• WORK INSTRUCTION:
What is needed here is an exact copy of all the entries below.

BEGIN SUPPLIED RECORDS

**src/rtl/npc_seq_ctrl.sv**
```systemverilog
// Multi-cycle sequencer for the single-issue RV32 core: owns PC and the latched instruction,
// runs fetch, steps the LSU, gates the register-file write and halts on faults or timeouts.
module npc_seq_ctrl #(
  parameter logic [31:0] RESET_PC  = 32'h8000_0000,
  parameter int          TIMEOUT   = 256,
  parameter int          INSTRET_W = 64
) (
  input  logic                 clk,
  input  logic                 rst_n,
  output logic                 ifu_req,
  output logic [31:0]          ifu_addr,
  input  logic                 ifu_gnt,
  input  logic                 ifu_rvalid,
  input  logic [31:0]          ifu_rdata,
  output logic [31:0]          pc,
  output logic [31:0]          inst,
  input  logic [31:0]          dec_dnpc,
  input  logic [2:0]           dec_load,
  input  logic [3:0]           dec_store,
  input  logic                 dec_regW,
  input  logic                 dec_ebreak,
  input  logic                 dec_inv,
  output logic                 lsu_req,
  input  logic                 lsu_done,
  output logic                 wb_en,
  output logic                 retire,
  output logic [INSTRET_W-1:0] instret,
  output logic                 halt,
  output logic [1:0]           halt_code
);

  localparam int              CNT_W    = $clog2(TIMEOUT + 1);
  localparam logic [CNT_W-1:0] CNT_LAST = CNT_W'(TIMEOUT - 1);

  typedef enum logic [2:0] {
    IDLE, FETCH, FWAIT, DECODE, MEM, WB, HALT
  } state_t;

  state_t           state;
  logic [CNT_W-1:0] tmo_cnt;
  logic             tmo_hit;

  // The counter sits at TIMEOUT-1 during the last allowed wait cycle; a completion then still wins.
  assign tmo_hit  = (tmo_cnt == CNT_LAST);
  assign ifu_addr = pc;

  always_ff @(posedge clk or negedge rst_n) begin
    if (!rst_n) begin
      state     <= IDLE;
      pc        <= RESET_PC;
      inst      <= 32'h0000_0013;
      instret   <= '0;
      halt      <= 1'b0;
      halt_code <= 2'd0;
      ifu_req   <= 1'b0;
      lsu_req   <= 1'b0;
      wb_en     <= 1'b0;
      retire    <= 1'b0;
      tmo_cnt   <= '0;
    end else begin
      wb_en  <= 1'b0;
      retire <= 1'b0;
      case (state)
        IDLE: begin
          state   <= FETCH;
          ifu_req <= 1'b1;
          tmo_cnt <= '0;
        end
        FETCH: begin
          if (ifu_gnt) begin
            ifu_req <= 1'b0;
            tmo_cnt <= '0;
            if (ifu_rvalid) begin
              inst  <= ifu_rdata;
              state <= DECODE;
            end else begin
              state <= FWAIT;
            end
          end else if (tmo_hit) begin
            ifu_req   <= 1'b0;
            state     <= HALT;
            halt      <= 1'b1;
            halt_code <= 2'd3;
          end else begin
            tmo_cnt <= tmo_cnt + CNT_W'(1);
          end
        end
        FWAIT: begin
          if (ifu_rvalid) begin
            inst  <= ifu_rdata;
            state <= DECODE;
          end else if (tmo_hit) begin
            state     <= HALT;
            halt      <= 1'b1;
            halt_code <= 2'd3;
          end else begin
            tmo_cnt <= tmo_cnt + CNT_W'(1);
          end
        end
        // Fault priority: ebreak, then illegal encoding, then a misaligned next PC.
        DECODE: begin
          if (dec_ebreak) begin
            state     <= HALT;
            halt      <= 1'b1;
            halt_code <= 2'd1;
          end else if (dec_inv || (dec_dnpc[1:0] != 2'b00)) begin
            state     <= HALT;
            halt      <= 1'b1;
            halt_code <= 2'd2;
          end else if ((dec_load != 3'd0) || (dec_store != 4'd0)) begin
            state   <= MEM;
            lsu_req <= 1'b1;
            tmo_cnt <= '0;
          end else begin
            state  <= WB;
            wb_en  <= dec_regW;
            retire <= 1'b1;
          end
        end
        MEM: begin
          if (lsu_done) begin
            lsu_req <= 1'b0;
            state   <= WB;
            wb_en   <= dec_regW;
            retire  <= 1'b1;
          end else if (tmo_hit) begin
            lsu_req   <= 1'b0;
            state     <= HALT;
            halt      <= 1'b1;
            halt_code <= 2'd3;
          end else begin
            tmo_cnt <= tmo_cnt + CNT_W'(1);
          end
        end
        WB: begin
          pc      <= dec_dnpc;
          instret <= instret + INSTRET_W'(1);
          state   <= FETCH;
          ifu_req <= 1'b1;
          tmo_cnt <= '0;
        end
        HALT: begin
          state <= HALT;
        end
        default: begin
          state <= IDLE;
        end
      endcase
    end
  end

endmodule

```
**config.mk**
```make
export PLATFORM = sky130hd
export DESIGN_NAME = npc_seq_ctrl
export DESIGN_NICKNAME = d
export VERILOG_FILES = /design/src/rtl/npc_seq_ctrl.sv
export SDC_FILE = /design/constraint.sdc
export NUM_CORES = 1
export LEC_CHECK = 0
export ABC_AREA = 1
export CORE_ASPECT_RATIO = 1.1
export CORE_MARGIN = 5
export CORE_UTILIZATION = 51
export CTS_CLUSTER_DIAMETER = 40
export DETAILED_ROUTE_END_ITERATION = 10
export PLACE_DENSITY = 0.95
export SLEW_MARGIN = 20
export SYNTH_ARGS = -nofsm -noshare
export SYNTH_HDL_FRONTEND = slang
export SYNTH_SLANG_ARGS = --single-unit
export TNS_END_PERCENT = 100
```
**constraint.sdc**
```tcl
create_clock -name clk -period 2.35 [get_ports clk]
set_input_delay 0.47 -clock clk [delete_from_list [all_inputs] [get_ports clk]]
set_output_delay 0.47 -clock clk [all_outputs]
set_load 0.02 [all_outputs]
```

END SUPPLIED RECORDS

• ANSWER TO THIS EXERCISE:
**src/rtl/npc_seq_ctrl.sv**
```systemverilog
// Multi-cycle sequencer for the single-issue RV32 core: owns PC and the latched instruction,
// runs fetch, steps the LSU, gates the register-file write and halts on faults or timeouts.
module npc_seq_ctrl #(
  parameter logic [31:0] RESET_PC  = 32'h8000_0000,
  parameter int          TIMEOUT   = 256,
  parameter int          INSTRET_W = 64
) (
  input  logic                 clk,
  input  logic                 rst_n,
  output logic                 ifu_req,
  output logic [31:0]          ifu_addr,
  input  logic                 ifu_gnt,
  input  logic                 ifu_rvalid,
  input  logic [31:0]          ifu_rdata,
  output logic [31:0]          pc,
  output logic [31:0]          inst,
  input  logic [31:0]          dec_dnpc,
  input  logic [2:0]           dec_load,
  input  logic [3:0]           dec_store,
  input  logic                 dec_regW,
  input  logic                 dec_ebreak,
  input  logic                 dec_inv,
  output logic                 lsu_req,
  input  logic                 lsu_done,
  output logic                 wb_en,
  output logic                 retire,
  output logic [INSTRET_W-1:0] instret,
  output logic                 halt,
  output logic [1:0]           halt_code
);

  localparam int              CNT_W    = $clog2(TIMEOUT + 1);
  localparam logic [CNT_W-1:0] CNT_LAST = CNT_W'(TIMEOUT - 1);

  typedef enum logic [2:0] {
    IDLE, FETCH, FWAIT, DECODE, MEM, WB, HALT
  } state_t;

  state_t           state;
  logic [CNT_W-1:0] tmo_cnt;
  logic             tmo_hit;

  // The counter sits at TIMEOUT-1 during the last allowed wait cycle; a completion then still wins.
  assign tmo_hit  = (tmo_cnt == CNT_LAST);
  assign ifu_addr = pc;

  always_ff @(posedge clk or negedge rst_n) begin
    if (!rst_n) begin
      state     <= IDLE;
      pc        <= RESET_PC;
      inst      <= 32'h0000_0013;
      instret   <= '0;
      halt      <= 1'b0;
      halt_code <= 2'd0;
      ifu_req   <= 1'b0;
      lsu_req   <= 1'b0;
      wb_en     <= 1'b0;
      retire    <= 1'b0;
      tmo_cnt   <= '0;
    end else begin
      wb_en  <= 1'b0;
      retire <= 1'b0;
      case (state)
        IDLE: begin
          state   <= FETCH;
          ifu_req <= 1'b1;
          tmo_cnt <= '0;
        end
        FETCH: begin
          if (ifu_gnt) begin
            ifu_req <= 1'b0;
            tmo_cnt <= '0;
            if (ifu_rvalid) begin
              inst  <= ifu_rdata;
              state <= DECODE;
            end else begin
              state <= FWAIT;
            end
          end else if (tmo_hit) begin
            ifu_req   <= 1'b0;
            state     <= HALT;
            halt      <= 1'b1;
            halt_code <= 2'd3;
          end else begin
            tmo_cnt <= tmo_cnt + CNT_W'(1);
          end
        end
        FWAIT: begin
          if (ifu_rvalid) begin
            inst  <= ifu_rdata;
            state <= DECODE;
          end else if (tmo_hit) begin
            state     <= HALT;
            halt      <= 1'b1;
            halt_code <= 2'd3;
          end else begin
            tmo_cnt <= tmo_cnt + CNT_W'(1);
          end
        end
        // Fault priority: ebreak, then illegal encoding, then a misaligned next PC.
        DECODE: begin
          if (dec_ebreak) begin
            state     <= HALT;
            halt      <= 1'b1;
            halt_code <= 2'd1;
          end else if (dec_inv || (dec_dnpc[1:0] != 2'b00)) begin
            state     <= HALT;
            halt      <= 1'b1;
            halt_code <= 2'd2;
          end else if ((dec_load != 3'd0) || (dec_store != 4'd0)) begin
            state   <= MEM;
            lsu_req <= 1'b1;
            tmo_cnt <= '0;
          end else begin
            state  <= WB;
            wb_en  <= dec_regW;
            retire <= 1'b1;
          end
        end
        MEM: begin
          if (lsu_done) begin
            lsu_req <= 1'b0;
            state   <= WB;
            wb_en   <= dec_regW;
            retire  <= 1'b1;
          end else if (tmo_hit) begin
            lsu_req   <= 1'b0;
            state     <= HALT;
            halt      <= 1'b1;
            halt_code <= 2'd3;
          end else begin
            tmo_cnt <= tmo_cnt + CNT_W'(1);
          end
        end
        WB: begin
          pc      <= dec_dnpc;
          instret <= instret + INSTRET_W'(1);
          state   <= FETCH;
          ifu_req <= 1'b1;
          tmo_cnt <= '0;
        end
        HALT: begin
          state <= HALT;
        end
        default: begin
          state <= IDLE;
        end
      endcase
    end
  end

endmodule

```
**config.mk**
```make
export PLATFORM = sky130hd
export DESIGN_NAME = npc_seq_ctrl
export DESIGN_NICKNAME = d
export VERILOG_FILES = /design/src/rtl/npc_seq_ctrl.sv
export SDC_FILE = /design/constraint.sdc
export NUM_CORES = 1
export LEC_CHECK = 0
export ABC_AREA = 1
export CORE_ASPECT_RATIO = 1.1
export CORE_MARGIN = 5
export CORE_UTILIZATION = 51
export CTS_CLUSTER_DIAMETER = 40
export DETAILED_ROUTE_END_ITERATION = 10
export PLACE_DENSITY = 0.95
export SLEW_MARGIN = 20
export SYNTH_ARGS = -nofsm -noshare
export SYNTH_HDL_FRONTEND = slang
export SYNTH_SLANG_ARGS = --single-unit
export TNS_END_PERCENT = 100
```
**constraint.sdc**
```tcl
create_clock -name clk -period 2.35 [get_ports clk]
set_input_delay 0.47 -clock clk [delete_from_list [all_inputs] [get_ports clk]]
set_output_delay 0.47 -clock clk [all_outputs]
set_load 0.02 [all_outputs]
```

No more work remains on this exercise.